===== src/rtl/lfsr_pkg.sv =====
// Shared encodings for the LFSR burst generator: mode bit, FSM states, default taps.
package lfsr_pkg;

    localparam logic LFSR_FIB = 1'b0;
    localparam logic LFSR_GAL = 1'b1;

    typedef logic [0:0] fsm_t;
    localparam fsm_t IDLE = 1'b0;
    localparam fsm_t RUN  = 1'b1;

    // x^16 + x^14 + x^13 + x^11 + 1, maximal length for the 16-bit default
    localparam logic [15:0] TAPS_DEFAULT = 16'hB400;

endpackage


===== src/rtl/lfsr_step.sv =====
// One LFSR step in Fibonacci or Galois form, with the all-zero state replaced by 1.
module lfsr_step
    import lfsr_pkg::*;
#(
    parameter int WIDTH = 16
) (
    input  logic [WIDTH-1:0] state,
    input  logic [WIDTH-1:0] taps,
    input  logic             mode,
    output logic [WIDTH-1:0] next,
    output logic             out_bit,
    output logic             zero_hit
);

    localparam logic [WIDTH-1:0] ONE = {{(WIDTH-1){1'b0}}, 1'b1};

    logic [WIDTH-1:0] raw;
    logic             fb;

    always_comb begin
        // NOTE: every output gets a default first so no path leaves it unassigned (no latch).
        raw     = '0;
        out_bit = 1'b0;
        fb      = ^(state & taps);
        if (mode == LFSR_GAL) begin
            out_bit = state[WIDTH-1];
            raw     = {state[WIDTH-2:0], 1'b0} ^ (state[WIDTH-1] ? taps : '0);
        end else begin
            out_bit = fb;
            raw     = {state[WIDTH-2:0], fb};
        end
        zero_hit = (raw == '0);
        next     = zero_hit ? ONE : raw;
    end

endmodule


===== src/rtl/lfsr_burst_gen.sv =====
// Loadable Fibonacci/Galois LFSR bit generator with burst/free-run control FSM.
module lfsr_burst_gen
    import lfsr_pkg::*;
#(
    parameter int               WIDTH    = 16,
    parameter int               CNT_W    = 16,
    parameter logic [WIDTH-1:0] TAPS_RST = WIDTH'(TAPS_DEFAULT)
) (
    input  logic             clk,
    input  logic             rst,
    input  logic             load,
    input  logic [WIDTH-1:0] seed,
    input  logic [WIDTH-1:0] taps,
    input  logic             mode,
    input  logic             start,
    input  logic [CNT_W-1:0] len,
    input  logic             stop,
    input  logic             hold,
    output logic             q,
    output logic             q_valid,
    output logic [WIDTH-1:0] state,
    output logic             busy,
    output logic             done,
    output logic             wrap,
    output logic             lockup
);

    localparam logic [WIDTH-1:0] ONE     = {{(WIDTH-1){1'b0}}, 1'b1};
    localparam logic [CNT_W-1:0] CNT_ONE = {{(CNT_W-1){1'b0}}, 1'b1};

    logic [WIDTH-1:0] seed_q;
    logic [WIDTH-1:0] taps_q;
    logic             mode_q;
    fsm_t             fsm;
    logic [CNT_W-1:0] cnt;

    logic [WIDTH-1:0] next;
    logic             out_bit;
    logic             zero_hit;
    logic [WIDTH-1:0] seed_fix;
    logic             step_en;

    lfsr_step #(.WIDTH(WIDTH)) u_step (
        .state    (state),
        .taps     (taps_q),
        .mode     (mode_q),
        .next     (next),
        .out_bit  (out_bit),
        .zero_hit (zero_hit)
    );

    // A zero seed would lock the register, so it is quietly promoted to 1.
    assign seed_fix = (seed == '0) ? ONE : seed;
    assign step_en  = (fsm == RUN) && !load && !stop && !hold;
    assign busy     = (fsm == RUN);

    // NOTE: sequential state uses non-blocking assignments so every register sees pre-edge values.
    always_ff @(posedge clk or posedge rst) begin
        if (rst) begin
            state   <= ONE;
            seed_q  <= ONE;
            taps_q  <= TAPS_RST;
            mode_q  <= LFSR_FIB;
            fsm     <= IDLE;
            cnt     <= '0;
            q       <= 1'b0;
            q_valid <= 1'b0;
            done    <= 1'b0;
            wrap    <= 1'b0;
            lockup  <= 1'b0;
        end else begin
            q_valid <= 1'b0;
            done    <= 1'b0;
            wrap    <= 1'b0;
            if (load) begin
                seed_q <= seed_fix;
                state  <= seed_fix;
                taps_q <= taps;
                mode_q <= mode;
                fsm    <= IDLE;
                lockup <= 1'b0;
            end else if (stop) begin
                fsm <= IDLE;
            end else if (fsm == IDLE) begin
                if (start) begin
                    fsm <= RUN;
                    cnt <= len;
                end
            end else if (step_en) begin
                state   <= next;
                q       <= out_bit;
                q_valid <= 1'b1;
                wrap    <= (next == seed_q);
                if (zero_hit) begin
                    lockup <= 1'b1;
                end
                // cnt == 0 means free-run: never decremented, never completes.
                if (cnt != '0) begin
                    cnt <= cnt - CNT_ONE;
                    if (cnt == CNT_ONE) begin
                        done <= 1'b1;
                        fsm  <= IDLE;
                    end
                end
            end
        end
    end

endmodule

===== config.mk =====
export PLATFORM = sky130hd
export DESIGN_NAME = lfsr_burst_gen
export DESIGN_NICKNAME = d
export VERILOG_FILES = /design/src/rtl/lfsr_pkg.sv /design/src/rtl/lfsr_step.sv /design/src/rtl/lfsr_burst_gen.sv
export SDC_FILE = /design/constraint.sdc
export NUM_CORES = 1
export LEC_CHECK = 0
export CORE_MARGIN = 3
export CORE_UTILIZATION = 45
export DETAILED_ROUTE_END_ITERATION = 8
export PLACE_DENSITY = 0.71
export SETUP_SLACK_MARGIN = 0.02
export SLEW_MARGIN = 15
export SYNTH_ARGS = -nofsm -noshare
export SYNTH_HDL_FRONTEND = slang
export SYNTH_SLANG_ARGS = --single-unit
export TNS_END_PERCENT = 100

===== constraint.sdc =====
create_clock -name clk -period 3.2 [get_ports clk]
set_input_delay 0.96 -clock clk [delete_from_list [all_inputs] [get_ports clk]]
set_output_delay 0.96 -clock clk [all_outputs]
set_load 0.005 [all_outputs]

==> summary.md, run 1 <==
| Metric | Value |
|---|---|
| Worst Min Path Start | seed_q[0] |
| Total Power | 2.83 mW |
| Syn Inst Count | 419 |
| Nets | 549 |
| Clock sinks | 71 |
| Cell-internal power | 1.94 mW |
| Clk_lat worst skew | 0.34 ns |
| Hold Crit Class | register to register |
| Worst Tran Pin Value | 0.798 ns |
| Slowest stage delay, CP | 0.64 ns |
| Cell chain of the critical path | clkdlybuf4s50_1 > nand2b_1 > nor3_1 > o21ai_0 > nor3b_1 > a21o_1 |
| Reg2Reg Launch Point | cnt[8] |
| Combinational fraction of design power | 29.0% |
| Initial Utilization | 46.4% |
| Bufs on Longest Clock Path | 2 |
| Fin. Hold Viols | 0 |
| Finish-stage setup viols | 0 |
| Max cap viols | 0 |
| Final Worst Setup Slack | 0.536 ns |
| Leakage | 1.99 nW |
| Register area share after synthesis | 43.9% |
| First-pass GRT wire length | 16.8 mm |
| Total wire length | 10.1 mm |
| First DRT Iteration DRCs | 169 |
| Cell Area, Placed | 4910 um^2 |
| Outcome | complete, no violations |
| Count leader, synth | dfrtp_1 |
| Root Driver | clkbuf_8 |
| Syn Area/Cell | 9.70 um^2 |
| Die H | 101 um |
| Critical Path RT | 3.47 ns |
| Post-Route Setup TNS | 0 ns |
| CP max-delay cell | nor3_1 |
| Area taken by flip-flops and latches | 1780 um^2 |
| Critical Path Sink Type | register |
| Pwr dens | 551 nW/um^2 |
| Worst setup SP type | input pin |
| CTS tree | done |
| Syn Nets | 476 |
| Top cell type's share of synthesized area | 40.0% |
| DR vias | 3,337 |
| VDD IR max | 0.290 mV |
| Area of the multi-input gates | 2100 um^2 |
| Detailed placement HPWL | 7.48 mm |
| Setup bufs post-CTS | 0 |
| Largest net degree at the start of global routing | 55 |
| Post_cts resized | 0 |
| Row cnt | 34 |
| GRT Resource Usage Total | 21.1% |
| EDFF count, synth | 0 |
| Crit path buf inv count | 1 |
| Critical path origin | hold |
| TritonCTS Buffers | 9 |
| Minimum clock period | 2.66 ns |
| Filler Cell Count | 763 |
| Setup CP Type | input pin to register |
| DRC | 0 |
| Synth unique cells | 54 |
| Net switching share of the total power | 31.4% |
| N_diodes | 0 |
| Area leader, netlist | dfrtp_1 |
| Area grow syn2layout | 26.3% |
| P_sw | 0.889 mW |
| DIE AREA | 10,200 um^2 |
| Pre-CTS setup slack | 0.185 ns |
| Synth area leaders | dfrtp_1 (40%), xnor2_1 (6.5%), mux2_2 (5.0%), nand2_1 (5.0%), dfstp_2 (3.9%) |
| Wire per inst | 16.8 um |
| DR pass1 iterations | 5 |
| H-tree lvl count | 3 |
| Clk_skew | 0.00952 ns |
| PortBufs | 76 |
| Crit share post-route | 83.3% |
| # hold bufs at CTS | 0 |
| Most frequent cells after synthesis | dfrtp_1 (65), nand2_1 (54), xnor2_1 (30) |
| Via density | 5.52 |
| Final Slew Violations | 0 |
| Post-synthesis sequential element count | 71 |
| Clock power share | 28.7% |
| Yosys Warn Count | 0 |
| Post-route cell area | 5130 um^2 |
| CP top delay family | simple AND/OR/NAND/NOR gates |
| Relative slew margins | 46.1% |
| Crit-path max FO | 5 |
| Number of global-route vias before repair | 3,344 |
| Top_reg_cell synth | dfrtp_1 |
| Worst Path Arrival | 2.94 ns |
| Fmax | 375 MHz |
| Initial antenna violation count | 0 |
| Number of routed nets with antenna violations | 0 |
| GR Overflow Total | 0 |
| Num ports | 77 |
| Post-Syn Area | 4070 um^2 |
| Die width | 101 um |
| Reg power frac | 42.3% |
| Reg clk slew, reported paths | 0.07 ns |
| Post-synth ARST share | 100% |
| RD Place Congestion | 0.855 |
| Share of cells above drive strength 1 | 13.7% |
| RSZ-0062 raised after global routing | no |
| Core area | 8760 um^2 |
==> cells in the final DEF (no fill, tap or decap), types with 6 or more instances in the layout <==
cell | netlist | final
inv_1 | 22 | 21
xor2_1 | 10 | 10
o21a_1 | 14 | 14
dfstp_2 | 6 | 6
o21ai_0 | 29 | 28
clkbuf_8 | 0 | 11
clkdlybuf4s50_1 | 0 | 75
o211ai_1 | 15 | 15
nand4_1 | 8 | 8
xnor2_1 | 30 | 30
a21oi_1 | 22 | 22
nor2_1 | 20 | 20
mux2_2 | 18 | 18
nand2_1 | 54 | 54
dfrtp_1 | 65 | 65
xor2_2 | 9 | 9
nor4_1 | 8 | 8
nand3_1 | 7 | 7
==> per-layer routing <==
metal	routed length [um]	vias up	track usage [%]
met5	0	-	0
met2	4890	111	33.9
met4	85	0	5.73
met1	4480	1602	29.6
met3	688	7	3.39
li1	-	1617	-
==> power by group through the flow <==
stage	Sequential [mW]	Clock [mW]	Combinational [mW]
final	1.20	0.812	0.818
after global placement	1.21	0	0.808
after floorplan	1.17	0	0.571
after CTS	1.20	0.830	0.827
after detailed placement	1.21	0	0.824
after global routing	1.22	0.869	0.903
==> state kept, by name (all words and copies together) (netlist names) <==
| signal | cells |
|---|---|
| wrap | 1 |
| taps_q | 16 |
| q_valid | 1 |
| seed_q | 16 |
| state | 16 |
| done | 1 |
| busy | 1 |
| mode_q | 1 |
| cnt | 16 |
| lockup | 1 |
| q | 1 |
==> area by class of cell <==
class | count | share of cell area [%]
clock inverter | 3 | 1.27
tap | 108 | 2.63
sequential | 71 | 34.8
timing repair buffer | 81 | 15.7
multi-input combinational | 307 | 40.9
clock buffer | 13 | 3.10
inverter | 22 | 1.61
==> final timing paths <==
kind,end,slack [ns],depth (start not counted)
worst min-delay path,seed_q[0],0.51,2
worst min register to register,seed_q[0],0.51,2
min in group asynchronous,state[2],0.97,2
worst max register to register,cnt[9],0.82,9
max in group asynchronous,taps_q[13],1.54,3
worst max-delay path,lockup,0.54,6
==> kinds of logic after synthesis <==
kind of cell               Yosys count  share of synthesized area, %
muxes                               20                          5.48
xor gates and xnor gates            49                          12.2
buffers and inverters               41                          4.52
AOI/OAI and AO/OA                  110                          17.5
DFF                                 71                          43.9
adders and majority gates            2                         0.615
and+or+nand+nor                    126                          15.8
==> per-stage QoR <==
step / utilization (%) / hold WS (ns) / instances
after global routing: 58.6 / 0.542 / 605
after detailed placement: 56.0 / 0.494 / 589
final: 58.6 / 0.511 / 605
after floorplan: - / 0.473 / 419
after global placement: 56.0 / 0.503 / 589
after CTS: 58.6 / 0.509 / 605
==> worst min-delay path: stages, from the launching register on <==
cell and delay [ns]:
dfstp_2 0.38, nor2_1 0.08, a21oi_1 0.05
No activity file was read; power rests on OpenSTA's default activity.
==> inputs of run 2 (changes only) <==
clock period = 2.58 ns   (was 3.2 ns; I/O delays follow)
==> summary.md, run 2 (synthesis results as in run 1) <==
| Metric | Value |
|---|---|
| # hold bufs at CTS | 0 |
| DR vias | 3,465 |
| First-pass GRT wire length | 17.7 mm |
| First DRT Iteration DRCs | 178 |
| Num ports | 77 |
| VDD IR max | 0.349 mV |
| Cell Area, Placed | 5000 um^2 |
| Row cnt | 34 |
| DIE AREA | 10,200 um^2 |
| Post-Route Setup TNS | 0 ns |
| N_diodes | 0 |
| Initial Utilization | 46.4% |
| PortBufs | 76 |
| TritonCTS Buffers | 9 |
| Die H | 101 um |
| Via density | 5.63 |
| Clock power share | 25.1% |
| Wire per inst | 17.4 um |
| Worst Min Path Start | seed_q[0] |
| Worst Tran Pin Value | 0.426 ns |
| Post-route cell area | 5190 um^2 |
| Nets | 559 |
| DR pass1 iterations | 4 |
| Crit-path max FO | 7 |
| Reg clk slew, reported paths | 0.08 ns |
| GR Overflow Total | 0 |
| Largest net degree at the start of global routing | 72 |
| Critical Path Sink Type | output pin |
| Reg2Reg Launch Point | cnt[2] |
| Die width | 101 um |
| CTS tree | done |
| DRC | 0 |
| Reg power frac | 43.5% |
| Slowest stage delay, CP | 0.60 ns |
| Most common cell after layout, fill and taps aside | clkdlybuf4s50_1 |
| Initial antenna violation count | 0 |
| Relative slew margins | 71.5% |
| Pre-CTS setup slack | 0.0646 ns |
| Combinational fraction of design power | 31.4% |
| Clk_skew | 0.0161 ns |
| Final cell count without fillers | 615 |
| Finish-stage setup viols | 0 |
| Number of routed nets with antenna violations | 0 |
| Number of global-route vias before repair | 3,478 |
| Clock sinks | 71 |
| Worst setup SP type | register |
| Worst Path Arrival | 1.53 ns |
| CP max-delay cell | dfrtp_1 |
| RD Place Congestion | 0.903 |
| Cell chain of the critical path | clkdlybuf4s50_1 |
| H-tree lvl count | 3 |
| Max cap viols | 0 |
| Most frequent cells in the layout | clkdlybuf4s50_1 (75), dfrtp_1 (65), nand2_1 (54) |
| Setup CP Type | register to output pin |
| Crit path buf inv count | 1 |
| Crit share post-route | 89.1% |
| Fmax | 435 MHz |
| Filler Cell Count | 779 |
| Share of cells above drive strength 1 | 15.8% |
| Clk_lat worst skew | 0.35 ns |
| Hold Crit Class | register to register |
| Net switching share of the total power | 33.6% |
| Final Slew Violations | 0 |
| Detailed placement HPWL | 7.75 mm |
| Root Driver | clkbuf_8 |
| Fin. Hold Viols | 0 |
| Area grow syn2layout | 27.7% |
| DP Cell Count | 599 |
| Critical Path RT | 1.81 ns |
| Total wire length | 10.7 mm |
| Minimum clock period | 2.30 ns |
| Bufs on Longest Clock Path | 2 |
| Pwr dens | 657 nW/um^2 |
| Cell-internal power | 2.26 mW |
| CP top delay family | flip-flops |
| Final Worst Setup Slack | 0.281 ns |
| Outcome | complete, no violations |
| Core area | 8760 um^2 |
| GRT Resource Usage Total | 22.2% |
| RSZ-0062 raised after global routing | no |
| Critical path origin | state[10] |
| Utilization after layout | 59.2% |
| P_sw | 1.15 mW |
| Leakage | 2.02 nW |
| R2R setup slack | 0.31 ns |
-- run 2: stage by stage --
stage / power, mW / hold slack (ns)
2_1_floorplan: 2.15 / 0.473
3_3_place_gp: 2.54 / 0.486
3_5_place_dp: 2.56 / 0.490
4_1_cts: 3.43 / 0.512
5_1_grt: 3.62 / 0.530
6_report: 3.41 / 0.516
-- run 2: path summary, 6_finish.rpt --
path | endpoint | cells past startpoint
setup / recovery | state[10] | 1
hold / removal | seed_q[0] | 2
setup reg to reg | cnt[12] | 8
hold reg to reg | seed_q[0] | 2
max in group asynchronous | taps_q[15] | 3
min in group asynchronous | state[2] | 3
-- run 2: area by class of cell --
class	count	area [um^2]	share of cell area, %
Clock buffer	13	169	3.25
Clock inverter	3	17.5	0.337
Inverter	22	86.3	1.66
Multi-Input combinational cell	307	2110	40.6
Sequential cell	71	1780	34.4
Tap cell	108	135	2.60
Timing Repair Buffer	91	893	17.2
-- run 2: metal layers --
metal	part of all wire (%)	vias up	GRT usage (%)
met2	46	109	34.1
li1	-	1634	-
met3	6.8	17	5.05
met4	1.5	0	5.93
met1	46	1705	31.5
met5	0	-	0
-- run 2: power groups by stage --
stage,logic [mW],registers (mW),clock network (mW)
finish,1.07,1.48,0.855
global route,1.18,1.51,0.924
CTS,1.08,1.48,0.879
detailed placement,1.07,1.50,0
global placement,1.05,1.49,0
floorplan,0.708,1.45,0
-- run 2: timing repair --
item / in CTS / in global routing
resized for setup: 0 / 1
setup buffers: 0 / 0
setup endpoints to repair: 0 / 3
==> inputs of run 3 (changes only) <==
==> constraint.sdc (replaced) <==
create_clock -name clk -period 2.58 [get_ports clk]
set_input_delay 0.774 -clock clk [delete_from_list [all_inputs] [get_ports clk]]
set_output_delay 0.774 -clock clk [all_outputs]
set_load 0.01 [all_outputs]
==> results of run 3 <==
The final DEF is identical to that of run 2. Status: complete, no violations.
Main changes from that run: setup slack after layout 0.281 ns -> 0.246 ns; total power 3.41 mW -> 3.43 mW; worst IR drop on VDD 0.349 mV -> 0.357 mV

Work to be completed » Please output the lines of the listing above that fall in the stretch from the one with "dfstp_2 (3.9%) |" through the one with "power by group", exactly and only those.

Output »
| Synth area leaders | dfrtp_1 (40%), xnor2_1 (6.5%), mux2_2 (5.0%), nand2_1 (5.0%), dfstp_2 (3.9%) |
| Wire per inst | 16.8 um |
| DR pass1 iterations | 5 |
| H-tree lvl count | 3 |
| Clk_skew | 0.00952 ns |
| PortBufs | 76 |
| Crit share post-route | 83.3% |
| # hold bufs at CTS | 0 |
| Most frequent cells after synthesis | dfrtp_1 (65), nand2_1 (54), xnor2_1 (30) |
| Via density | 5.52 |
| Final Slew Violations | 0 |
| Post-synthesis sequential element count | 71 |
| Clock power share | 28.7% |
| Yosys Warn Count | 0 |
| Post-route cell area | 5130 um^2 |
| CP top delay family | simple AND/OR/NAND/NOR gates |
| Relative slew margins | 46.1% |
| Crit-path max FO | 5 |
| Number of global-route vias before repair | 3,344 |
| Top_reg_cell synth | dfrtp_1 |
| Worst Path Arrival | 2.94 ns |
| Fmax | 375 MHz |
| Initial antenna violation count | 0 |
| Number of routed nets with antenna violations | 0 |
| GR Overflow Total | 0 |
| Num ports | 77 |
| Post-Syn Area | 4070 um^2 |
| Die width | 101 um |
| Reg power frac | 42.3% |
| Reg clk slew, reported paths | 0.07 ns |
| Post-synth ARST share | 100% |
| RD Place Congestion | 0.855 |
| Share of cells above drive strength 1 | 13.7% |
| RSZ-0062 raised after global routing | no |
| Core area | 8760 um^2 |
==> cells in the final DEF (no fill, tap or decap), types with 6 or more instances in the layout <==
cell | netlist | final
inv_1 | 22 | 21
xor2_1 | 10 | 10
o21a_1 | 14 | 14
dfstp_2 | 6 | 6
o21ai_0 | 29 | 28
clkbuf_8 | 0 | 11
clkdlybuf4s50_1 | 0 | 75
o211ai_1 | 15 | 15
nand4_1 | 8 | 8
xnor2_1 | 30 | 30
a21oi_1 | 22 | 22
nor2_1 | 20 | 20
mux2_2 | 18 | 18
nand2_1 | 54 | 54
dfrtp_1 | 65 | 65
xor2_2 | 9 | 9
nor4_1 | 8 | 8
nand3_1 | 7 | 7
==> per-layer routing <==
metal	routed length [um]	vias up	track usage [%]
met5	0	-	0
met2	4890	111	33.9
met4	85	0	5.73
met1	4480	1602	29.6
met3	688	7	3.39
li1	-	1617	-
==> power by group through the flow <==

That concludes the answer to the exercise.